Para quem não sabe, Argélia e Marrocos são países inimigos, grande parte por conta da maior parte do território do Saara Ocidental estar sob o domínio colonial marroquino, que explora a pesca e os minérios da colônia. A outra parte, muito pobre e desértica, luta pela independência, com o apoio da Argélia, que acolhe os cidadãos sarauis, como são chamados os naturais daquela região.
A aviação israelense tem receio da Força Aérea argelina até hoje. Cerca de 50 anos atrás os palestinos se reuniram na Argélia e os israelenses mandaram aviões para bombardear a região. Numa manobra ousada e corajosa, pilotos argelinos se posicionaram no limite da altura suportada pelas espaçonaves, prontos para atacar os israelenses. Esses perceberam a movimentação e não tinham como reagir. Deram meia volta e nunca mais ousaram invadir o espaço aéreo argelino.

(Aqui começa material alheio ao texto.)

==> src/rtl/sram_pkg.sv <==
// Shared definitions for the 2048x32 SRAM read/write controllers.
package sram_pkg;
    localparam int ADDR_W = 11;
    localparam int DATA_W = 32;
    localparam int DEPTH  = 2048;

    typedef enum logic [1:0] {IDLE, RUN, FLUSH} state_t;
endpackage

==> src/rtl/sram_rd_fifo.sv <==
// Small circular FIFO that buffers SRAM read data ahead of the stream output.
module sram_rd_fifo #(
    parameter int DATA_W = 32,
    parameter int DEPTH  = 4,
    localparam int PTR_W = $clog2(DEPTH)
) (
    input  logic              clk,
    input  logic              reset,
    input  logic              push,
    input  logic [DATA_W-1:0] push_data,
    input  logic              pop,
    output logic [DATA_W-1:0] head,
    output logic [PTR_W:0]    count
);
    logic [DATA_W-1:0] mem [DEPTH];
    logic [PTR_W-1:0]  wr_ptr;
    logic [PTR_W-1:0]  rd_ptr;

    assign head = mem[rd_ptr];

    // Entries are cleared on reset so the head reads as zero while empty.
    always_ff @(posedge clk) begin
        if (reset) begin
            wr_ptr <= '0;
            rd_ptr <= '0;
            count  <= '0;
            for (int i = 0; i < DEPTH; i++) begin
                mem[i] <= '0;
            end
        end else begin
            if (push) begin
                mem[wr_ptr] <= push_data;
                wr_ptr      <= wr_ptr + 1'b1;
            end
            if (pop) begin
                rd_ptr <= rd_ptr + 1'b1;
            end
            case ({push, pop})
                2'b10:   count <= count + 1'b1;
                2'b01:   count <= count - 1'b1;
                default: count <= count;
            endcase
        end
    end
endmodule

Mas não é só isso. Nos últimos anos, Marrocos tem se aproximado dos Estados Unidos e Israel, países que reconheceram o Saara Ocidental como sendo do território marroquino, e aquele reconheceu Israel e com ela firmou acordos comerciais.
Pelo o que se vê, Marrocos provocou e os Estados Unidos e Israel aproveitaram-se para se vingar da Espanha, que proibiu que os Estados Unidos utilizassem o espaço aéreo ou as bases espanholas para atacar o Irã, e que ainda condenou Israel pelo genocídio em Gaza.
Não se trata de crise migratória. Ao contrário. É a utilização de questões humanitárias para movimentação geopolítica pelas potências regionais e globais.